→ PROBLEM STATEMENT
Scan the data below and state how many of its lines contain the word "group", giving only the figure.

→ ENTRIES PROVIDED
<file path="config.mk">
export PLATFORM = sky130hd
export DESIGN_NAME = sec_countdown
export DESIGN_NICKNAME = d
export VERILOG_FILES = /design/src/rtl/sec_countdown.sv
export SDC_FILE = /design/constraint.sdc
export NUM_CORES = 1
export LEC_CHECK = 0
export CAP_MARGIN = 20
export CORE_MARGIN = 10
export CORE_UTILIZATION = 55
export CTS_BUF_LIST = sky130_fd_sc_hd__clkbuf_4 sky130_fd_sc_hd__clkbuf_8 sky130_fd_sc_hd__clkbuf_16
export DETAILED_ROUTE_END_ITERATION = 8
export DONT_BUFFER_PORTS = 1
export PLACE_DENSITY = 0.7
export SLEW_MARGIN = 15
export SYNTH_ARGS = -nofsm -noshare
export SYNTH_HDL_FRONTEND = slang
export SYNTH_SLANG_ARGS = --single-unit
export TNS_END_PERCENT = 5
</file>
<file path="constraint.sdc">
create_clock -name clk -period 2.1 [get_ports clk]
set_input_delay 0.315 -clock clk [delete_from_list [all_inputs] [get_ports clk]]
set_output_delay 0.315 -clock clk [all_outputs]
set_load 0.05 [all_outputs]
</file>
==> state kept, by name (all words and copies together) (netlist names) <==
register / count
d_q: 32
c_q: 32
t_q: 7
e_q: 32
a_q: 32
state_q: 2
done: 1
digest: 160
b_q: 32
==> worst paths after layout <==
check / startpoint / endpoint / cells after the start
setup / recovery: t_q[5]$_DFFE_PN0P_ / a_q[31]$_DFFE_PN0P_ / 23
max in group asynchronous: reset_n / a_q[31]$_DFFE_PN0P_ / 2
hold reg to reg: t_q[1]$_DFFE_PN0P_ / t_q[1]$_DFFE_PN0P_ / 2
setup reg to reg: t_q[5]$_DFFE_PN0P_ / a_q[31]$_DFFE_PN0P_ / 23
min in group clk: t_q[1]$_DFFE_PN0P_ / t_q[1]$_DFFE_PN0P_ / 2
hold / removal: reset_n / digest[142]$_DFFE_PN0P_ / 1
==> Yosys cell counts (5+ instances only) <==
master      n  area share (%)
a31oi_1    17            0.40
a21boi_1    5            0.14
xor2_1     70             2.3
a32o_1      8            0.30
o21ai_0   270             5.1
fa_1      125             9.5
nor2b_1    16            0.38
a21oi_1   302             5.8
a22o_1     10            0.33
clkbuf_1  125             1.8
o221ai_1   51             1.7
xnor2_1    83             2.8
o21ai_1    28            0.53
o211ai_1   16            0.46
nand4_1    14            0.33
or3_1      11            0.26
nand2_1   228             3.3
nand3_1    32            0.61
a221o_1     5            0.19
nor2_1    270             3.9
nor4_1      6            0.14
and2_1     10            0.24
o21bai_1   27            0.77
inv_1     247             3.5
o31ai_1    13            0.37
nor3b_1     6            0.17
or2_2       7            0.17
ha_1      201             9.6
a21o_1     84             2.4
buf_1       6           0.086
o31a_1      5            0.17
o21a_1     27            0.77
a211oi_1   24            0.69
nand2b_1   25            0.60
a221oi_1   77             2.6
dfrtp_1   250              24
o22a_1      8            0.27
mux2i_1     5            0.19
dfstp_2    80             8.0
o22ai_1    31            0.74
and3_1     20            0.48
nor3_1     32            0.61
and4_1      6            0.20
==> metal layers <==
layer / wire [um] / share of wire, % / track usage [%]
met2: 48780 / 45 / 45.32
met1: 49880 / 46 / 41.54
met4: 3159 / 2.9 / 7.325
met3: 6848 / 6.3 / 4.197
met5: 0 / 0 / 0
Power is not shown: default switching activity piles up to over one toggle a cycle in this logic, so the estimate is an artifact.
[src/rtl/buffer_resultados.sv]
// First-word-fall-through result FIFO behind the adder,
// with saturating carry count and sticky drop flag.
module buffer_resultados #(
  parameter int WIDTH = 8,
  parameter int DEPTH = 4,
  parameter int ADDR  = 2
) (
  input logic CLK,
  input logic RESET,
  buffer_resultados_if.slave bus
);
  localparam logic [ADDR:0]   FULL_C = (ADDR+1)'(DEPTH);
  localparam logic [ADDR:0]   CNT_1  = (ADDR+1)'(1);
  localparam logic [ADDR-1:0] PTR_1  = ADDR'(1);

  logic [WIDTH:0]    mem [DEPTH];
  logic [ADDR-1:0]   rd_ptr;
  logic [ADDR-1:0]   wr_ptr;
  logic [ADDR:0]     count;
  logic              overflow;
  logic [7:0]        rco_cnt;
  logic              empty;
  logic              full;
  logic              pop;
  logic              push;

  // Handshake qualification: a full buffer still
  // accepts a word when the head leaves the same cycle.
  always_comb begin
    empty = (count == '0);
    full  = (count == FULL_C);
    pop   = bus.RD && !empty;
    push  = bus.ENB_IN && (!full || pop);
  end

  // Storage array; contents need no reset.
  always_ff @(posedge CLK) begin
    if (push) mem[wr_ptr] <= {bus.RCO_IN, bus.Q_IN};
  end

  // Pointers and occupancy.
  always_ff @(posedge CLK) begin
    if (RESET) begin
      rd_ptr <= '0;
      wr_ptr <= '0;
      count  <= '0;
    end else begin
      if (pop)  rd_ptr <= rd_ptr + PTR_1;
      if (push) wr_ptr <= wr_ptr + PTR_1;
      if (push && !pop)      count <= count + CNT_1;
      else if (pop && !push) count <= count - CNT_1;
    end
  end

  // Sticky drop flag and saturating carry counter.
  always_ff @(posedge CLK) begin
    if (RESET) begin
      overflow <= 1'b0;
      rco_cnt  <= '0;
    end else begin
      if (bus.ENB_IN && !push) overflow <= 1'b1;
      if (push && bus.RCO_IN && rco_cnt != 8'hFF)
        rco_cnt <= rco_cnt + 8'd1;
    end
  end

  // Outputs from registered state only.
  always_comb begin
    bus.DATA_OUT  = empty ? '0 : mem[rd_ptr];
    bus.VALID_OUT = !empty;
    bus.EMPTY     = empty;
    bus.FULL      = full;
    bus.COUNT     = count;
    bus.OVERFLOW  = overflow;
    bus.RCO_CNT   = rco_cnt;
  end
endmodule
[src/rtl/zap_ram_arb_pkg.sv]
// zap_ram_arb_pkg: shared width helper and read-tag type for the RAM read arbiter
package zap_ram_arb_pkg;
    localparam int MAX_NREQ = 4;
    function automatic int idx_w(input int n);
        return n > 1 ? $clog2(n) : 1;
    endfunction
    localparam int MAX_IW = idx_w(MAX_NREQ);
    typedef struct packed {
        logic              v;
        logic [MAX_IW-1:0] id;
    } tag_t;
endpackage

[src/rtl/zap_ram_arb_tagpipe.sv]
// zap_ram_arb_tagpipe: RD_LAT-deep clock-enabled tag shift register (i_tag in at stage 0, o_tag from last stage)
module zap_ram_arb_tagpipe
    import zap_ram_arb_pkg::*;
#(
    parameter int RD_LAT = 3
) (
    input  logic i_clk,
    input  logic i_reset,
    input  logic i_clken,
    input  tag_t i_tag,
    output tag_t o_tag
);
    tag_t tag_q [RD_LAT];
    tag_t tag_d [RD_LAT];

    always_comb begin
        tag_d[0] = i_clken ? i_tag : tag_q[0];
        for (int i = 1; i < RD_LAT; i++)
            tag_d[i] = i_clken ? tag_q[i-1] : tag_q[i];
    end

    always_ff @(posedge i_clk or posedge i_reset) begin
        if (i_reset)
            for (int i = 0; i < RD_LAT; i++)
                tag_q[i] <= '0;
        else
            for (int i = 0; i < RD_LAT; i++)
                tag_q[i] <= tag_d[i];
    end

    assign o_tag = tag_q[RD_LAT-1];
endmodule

→ ANSWER FOR THIS EXERCISE
2